Secondary study endpoints include: the Norfolk Quality of Life-Diabetic Neuropathy (QOL-DN) score; modified body mass index (mBMI); timed 10-meter walk; an autonomic symptom score called "COMPASS-31," amongst other endpoints. In addition, nerve regeneration by measurement of sweat gland nerve fiber density will be assessed in patients who elected to provide skin punch biopsy samples.

The study was significantly over-enrolled with a total of 225 FAP patients with Stage 1 or Stage 2 disease, compared to the original anticipated enrollment of 200. Patients were randomized 2:1 (patisiran:placebo) with patisiran administered at 0.30 mg/kg once every three weeks for 18 months.

The study was designed with 90% power to conservatively detect as little as a 37.5% difference in change in mNIS+7 between treatment groups, with a two-sided alpha of 0.05. The expected placebo mNIS+7 progression rate of 24 points over 18 months was derived from an analysis of natural history data from 283 FAP patients (Adams et al., Neurology, 2015;85:675-682). All patients completing the APOLLO Phase 3 study are eligible to enroll in the ongoing APOLLO Phase 3 open-label extension (OLE) study (APOLLO-OLE).

In an ongoing Phase 2 OLE study of patisiran in FAP patients (N=27) with similar baseline characteristics, patisiran administration was associated with a mean increase in mNIS+7 of just 1.7 points over 18 months in the 20 patients that had reached that timepoint as of the data cutoff.

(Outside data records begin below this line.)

### src/rtl/fcore_isa_pkg.sv
// Shared fCore constants and the result entry carried from execution units to the register file.
package fcore_isa;
    localparam int DATA_W = 32;
    localparam int ADDR_W = 8;

    typedef struct packed {
        logic [DATA_W-1:0] data;
        logic [ADDR_W-1:0] addr;
    } result_entry_t;
endpackage

### src/rtl/fcore_result_collector_fifo.sv
// Per-source result FIFO: accepts a push while full only if the head is popped in the same cycle.
module fcore_result_fifo #(
    parameter int W     = 40,
    parameter int DEPTH = 4
) (
    input  logic         clk_i,
    input  logic         rst_ni,
    input  logic         push_i,
    input  logic [W-1:0] din_i,
    input  logic         pop_i,
    output logic [W-1:0] dout_o,
    output logic         full_o,
    output logic         empty_o,
    output logic         drop_o
);
    localparam int PW = $clog2(DEPTH);

    logic [W-1:0] mem_q [DEPTH];
    logic [PW:0]  wr_q, wr_d, rd_q, rd_d;
    logic         push_ok;

    // Pointers carry one extra wrap bit so full and empty are distinguishable.
    assign empty_o = (wr_q == rd_q);
    assign full_o  = (wr_q[PW] != rd_q[PW]) && (wr_q[PW-1:0] == rd_q[PW-1:0]);
    assign push_ok = push_i && (!full_o || pop_i);
    assign drop_o  = push_i && full_o && !pop_i;
    assign dout_o  = mem_q[rd_q[PW-1:0]];

    always_comb begin
        wr_d = push_ok ? wr_q + 1'b1 : wr_q;
        rd_d = (pop_i && !empty_o) ? rd_q + 1'b1 : rd_q;
    end

    always_ff @(posedge clk_i or negedge rst_ni) begin
        if (!rst_ni) begin
            wr_q <= '0;
            rd_q <= '0;
        end else begin
            wr_q <= wr_d;
            rd_q <= rd_d;
        end
    end

    always_ff @(posedge clk_i) begin
        if (push_ok) mem_q[wr_q[PW-1:0]] <= din_i;
    end
endmodule
==> config.mk <==
export PLATFORM = sky130hd
export DESIGN_NAME = joybus_line_codec
export DESIGN_NICKNAME = d
export VERILOG_FILES = /design/src/rtl/joybus_pkg.sv /design/src/rtl/joybus_crc8.sv /design/src/rtl/joybus_line_codec.sv
export SDC_FILE = /design/constraint.sdc
export NUM_CORES = 1
export LEC_CHECK = 0
export CORE_MARGIN = 5
export CORE_UTILIZATION = 50
export CTS_CLUSTER_SIZE = 24
export DETAILED_ROUTE_END_ITERATION = 10
export PLACE_DENSITY = 0.73
export SKIP_LAST_GASP = 1
export SYNTH_ARGS = -nofsm -noshare
export SYNTH_HDL_FRONTEND = slang
export SYNTH_SLANG_ARGS = --single-unit
==> constraint.sdc <==
create_clock -name clk -period 3.5 [get_ports clk]
set_clock_uncertainty 0.2 [all_clocks]
set_input_delay 0.525 -clock clk [delete_from_list [all_inputs] [get_ports clk]]
set_output_delay 0.525 -clock clk [all_outputs]
set_load 0.02 [all_outputs]
==> src/rtl/joybus_pkg.sv <==
// Joybus line codec shared definitions: FSM states, quarter-count timing
// constants, error codes and the data CRC polynomial/update helper.
package joybus_pkg;

  typedef enum logic [2:0] {
    ST_IDLE,
    ST_TX_LOAD,
    ST_TX_BIT,
    ST_TX_STOP,
    ST_RX_WAIT,
    ST_RX_BIT,
    ST_RX_STOP
  } state_e;

  // Line timing, all in quarter-bit units
  localparam int unsigned TX_BIT_Q     = 4;  // quarters per transmitted bit
  localparam int unsigned TX_STOP_Q    = 3;  // host stop: 1 low + 2 high
  localparam int unsigned TX_LOW1_Q    = 1;  // low quarters for a '1'
  localparam int unsigned TX_LOW0_Q    = 3;  // low quarters for a '0'
  localparam int unsigned RX_SAMPLE_Q  = 2;  // sample point after falling edge
  localparam int unsigned RX_EDGE_Q    = 6;  // window for the next falling edge
  localparam int unsigned RX_STOP_HI_Q = 2;  // idle-high time closing a reply

  localparam logic [1:0] ERR_OK       = 2'b00;
  localparam logic [1:0] ERR_TIMEOUT  = 2'b01;
  localparam logic [1:0] ERR_UNDERRUN = 2'b10;
  localparam logic [1:0] ERR_FRAMING  = 2'b11;

  localparam logic [7:0] CRC_POLY = 8'h85;

  // MSB-first CRC-8 update of one byte, no reflection, no final xor
  function automatic logic [7:0] crc8_update(input logic [7:0] crc,
                                             input logic [7:0] data);
    logic [7:0] c;
    c = crc ^ data;
    for (int unsigned i = 0; i < 8; i++) begin
      c = c[7] ? ((c << 1) ^ CRC_POLY) : (c << 1);
    end
    return c;
  endfunction

endpackage

==> src/rtl/joybus_crc8.sv <==
// Byte-serial Joybus data CRC-8 accumulator (poly 0x85, init 0x00).
module joybus_crc8
  import joybus_pkg::*;
(
  input  logic       clk_i,
  input  logic       reset_l_i,
  input  logic       clear_i,
  input  logic       en_i,
  input  logic [7:0] data_i,
  output logic [7:0] crc_o
);

  logic [7:0] crc_q;

  // Accumulate one byte per enable; clear at the start of each transaction
  always_ff @(posedge clk_i) begin
    if (!reset_l_i) begin
      crc_q <= '0;
    end else if (clear_i) begin
      crc_q <= '0;
    end else if (en_i) begin
      crc_q <= crc8_update(crc_q, data_i);
    end
  end

  assign crc_o = crc_q;

endmodule

==> src/rtl/joybus_line_codec.sv <==
// Joybus physical stage for one joy port: serialises command bytes with
// pulse-width coding onto an open-drain line, then times and decodes the
// controller reply into bytes.
// Optional: define JOYBUS_CRC_EN to compute the reply data CRC on rx_crc.
module joybus_line_codec
  import joybus_pkg::*;
#(
  parameter int unsigned CLK_DIV   = 4,
  parameter int unsigned TIMEOUT_Q = 256,
  parameter int unsigned LEN_W     = 6
) (
  input  logic             clk,
  input  logic             reset_l,
  input  logic             start,
  input  logic [LEN_W-1:0] tx_len,
  input  logic [LEN_W-1:0] rx_len,
  input  logic [7:0]       tx_data,
  input  logic             tx_valid,
  output logic             tx_pop,
  output logic [7:0]       rx_data,
  output logic             rx_push,
  output logic             joy_oe,
  input  logic             joy_in,
  output logic             busy,
  output logic             done,
  output logic [1:0]       err,
  output logic [7:0]       rx_crc
);

  localparam int unsigned PW = (CLK_DIV > 1) ? $clog2(CLK_DIV) : 1;
  localparam int unsigned QW = ($clog2(TIMEOUT_Q + 1) > 3) ? $clog2(TIMEOUT_Q + 1) : 3;

  state_e           state_q;
  logic [PW-1:0]    presc_q;
  logic [QW-1:0]    qcnt_q;
  logic [2:0]       bitc_q;
  logic [LEN_W-1:0] txc_q, rxc_q;
  logic [LEN_W-1:0] tx_len_q, rx_len_q;
  logic [7:0]       shift_q;
  logic [7:0]       rx_data_q;
  logic             tx_pop_q, rx_push_q, joy_oe_q, busy_q, done_q;
  logic [1:0]       err_q;
  logic [2:0]       sync_q;
  logic [1:0]       stop_ph_q;
  logic             sampled_q;

  logic             q_tick, line_s, fall, rise, start_acc;
  logic [QW-1:0]    tx_low;

  // Quarter tick, synchronised line edges and transmit low-time decode
  always_comb begin
    q_tick    = (presc_q == PW'(CLK_DIV - 1));
    line_s    = sync_q[1];
    fall      = sync_q[2] & ~sync_q[1];
    rise      = ~sync_q[2] & sync_q[1];
    tx_low    = shift_q[7] ? QW'(TX_LOW1_Q) : QW'(TX_LOW0_Q);
    start_acc = (state_q == ST_IDLE) && start && !busy_q;
  end

  // Transaction FSM with registered line drive, strobes and status
  always_ff @(posedge clk) begin
    if (!reset_l) begin
      state_q   <= ST_IDLE;
      presc_q   <= '0;
      qcnt_q    <= '0;
      bitc_q    <= '0;
      txc_q     <= '0;
      rxc_q     <= '0;
      tx_len_q  <= '0;
      rx_len_q  <= '0;
      shift_q   <= '0;
      rx_data_q <= '0;
      tx_pop_q  <= 1'b0;
      rx_push_q <= 1'b0;
      joy_oe_q  <= 1'b0;
      busy_q    <= 1'b0;
      done_q    <= 1'b0;
      err_q     <= ERR_OK;
      sync_q    <= '1;
      stop_ph_q <= '0;
      sampled_q <= 1'b0;
    end else begin
      sync_q    <= {sync_q[1:0], joy_in};
      tx_pop_q  <= 1'b0;
      rx_push_q <= 1'b0;
      done_q    <= 1'b0;
      presc_q   <= q_tick ? '0 : presc_q + 1'b1;
      if (q_tick) qcnt_q <= qcnt_q + 1'b1;

      case (state_q)
        ST_IDLE: begin
          // busy stays high through the done cycle, so a start there is ignored
          presc_q  <= '0;
          qcnt_q   <= '0;
          joy_oe_q <= 1'b0;
          busy_q   <= 1'b0;
          if (start_acc) begin
            busy_q   <= 1'b1;
            err_q    <= ERR_OK;
            tx_len_q <= tx_len;
            rx_len_q <= rx_len;
            txc_q    <= '0;
            rxc_q    <= '0;
            if (tx_len == '0) begin
              joy_oe_q <= 1'b1;
              state_q  <= ST_TX_STOP;
            end else begin
              state_q  <= ST_TX_LOAD;
            end
          end
        end

        ST_TX_LOAD: begin
          presc_q <= '0;
          qcnt_q  <= '0;
          bitc_q  <= '0;
          if (tx_valid) begin
            tx_pop_q <= 1'b1;
            shift_q  <= tx_data;
            joy_oe_q <= 1'b1;
            state_q  <= ST_TX_BIT;
          end else begin
            err_q    <= ERR_UNDERRUN;
            joy_oe_q <= 1'b0;
            done_q   <= 1'b1;
            state_q  <= ST_IDLE;
          end
        end

        ST_TX_BIT: begin
          if (q_tick) begin
            if (qcnt_q == QW'(TX_BIT_Q - 1)) begin
              qcnt_q <= '0;
              if (bitc_q == 3'd7) begin
                txc_q <= txc_q + 1'b1;
                if ((txc_q + 1'b1) == tx_len_q) begin
                  joy_oe_q <= 1'b1;
                  state_q  <= ST_TX_STOP;
                end else begin
                  joy_oe_q <= 1'b0;
                  state_q  <= ST_TX_LOAD;
                end
              end else begin
                bitc_q   <= bitc_q + 3'd1;
                shift_q  <= {shift_q[6:0], 1'b0};
                joy_oe_q <= 1'b1;
              end
            end else begin
              joy_oe_q <= ((qcnt_q + 1'b1) < tx_low);
            end
          end
        end

        ST_TX_STOP: begin
          if (q_tick) begin
            joy_oe_q <= 1'b0;
            if (qcnt_q == QW'(TX_STOP_Q - 1)) begin
              qcnt_q <= '0;
              if (rx_len_q == '0) begin
                done_q  <= 1'b1;
                state_q <= ST_IDLE;
              end else begin
                state_q <= ST_RX_WAIT;
              end
            end
          end
        end

        ST_RX_WAIT: begin
          if (fall) begin
            presc_q   <= '0;
            qcnt_q    <= '0;
            bitc_q    <= '0;
            sampled_q <= 1'b0;
            state_q   <= ST_RX_BIT;
          end else if (q_tick && qcnt_q == QW'(TIMEOUT_Q - 1)) begin
            err_q   <= ERR_TIMEOUT;
            done_q  <= 1'b1;
            state_q <= ST_IDLE;
          end
        end

        ST_RX_BIT: begin
          // the bit window restarts at each accepted falling edge; edges before the sample point are ignored
          if (fall && sampled_q) begin
            presc_q   <= '0;
            qcnt_q    <= '0;
            sampled_q <= 1'b0;
          end else if (q_tick) begin
            if (!sampled_q && qcnt_q == QW'(RX_SAMPLE_Q - 1)) begin
              sampled_q <= 1'b1;
              shift_q   <= {shift_q[6:0], line_s};
              bitc_q    <= bitc_q + 3'd1;
              if (bitc_q == 3'd7) begin
                rx_push_q <= 1'b1;
                rx_data_q <= {shift_q[6:0], line_s};
                rxc_q     <= rxc_q + 1'b1;
                if ((rxc_q + 1'b1) == rx_len_q) begin
                  stop_ph_q <= 2'd0;
                  state_q   <= ST_RX_STOP;
                end
              end
            end else if (qcnt_q == QW'(RX_EDGE_Q - 1)) begin
              err_q   <= ERR_FRAMING;
              done_q  <= 1'b1;
              state_q <= ST_IDLE;
            end
          end
        end

        ST_RX_STOP: begin
          // phase 0: stop falling edge (window still timed from last bit start),
          // phase 1: stop pulse low, phase 2: line must stay high
          case (stop_ph_q)
            2'd0: begin
              if (fall) begin
                presc_q   <= '0;
                qcnt_q    <= '0;
                stop_ph_q <= 2'd1;
              end else if (q_tick && qcnt_q == QW'(RX_EDGE_Q - 1)) begin
                err_q   <= ERR_FRAMING;
                done_q  <= 1'b1;
                state_q <= ST_IDLE;
              end
            end
            2'd1: begin
              if (rise) begin
                presc_q   <= '0;
                qcnt_q    <= '0;
                stop_ph_q <= 2'd2;
              end else if (q_tick && qcnt_q == QW'(RX_EDGE_Q - 1)) begin
                err_q   <= ERR_FRAMING;
                done_q  <= 1'b1;
                state_q <= ST_IDLE;
              end
            end
            default: begin
              if (fall) begin
                err_q   <= ERR_FRAMING;
                done_q  <= 1'b1;
                state_q <= ST_IDLE;
              end else if (q_tick && qcnt_q == QW'(RX_STOP_HI_Q - 1)) begin
                err_q   <= ERR_OK;
                done_q  <= 1'b1;
                state_q <= ST_IDLE;
              end
            end
          endcase
        end

        default: begin
          joy_oe_q <= 1'b0;
          state_q  <= ST_IDLE;
        end
      endcase
    end
  end

  assign tx_pop  = tx_pop_q;
  assign rx_data = rx_data_q;
  assign rx_push = rx_push_q;
  assign joy_oe  = joy_oe_q;
  assign busy    = busy_q;
  assign done    = done_q;
  assign err     = err_q;

`ifdef JOYBUS_CRC_EN
  joybus_crc8 u_crc (
    .clk_i     (clk),
    .reset_l_i (reset_l),
    .clear_i   (start_acc),
    .en_i      (rx_push_q),
    .data_i    (rx_data_q),
    .crc_o     (rx_crc)
  );
`else
  assign rx_crc = '0;
`endif

endmodule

The ongoing Phase 2 OLE study has provided initial evidence that patisiran has the potential to halt neuropathy progression in FAP patients, including the first-ever evidence for positive effects on nerve regeneration. Patisiran administration was also found to be generally well tolerated in FAP patients out to nearly two years, with minimal drug-related adverse events reported.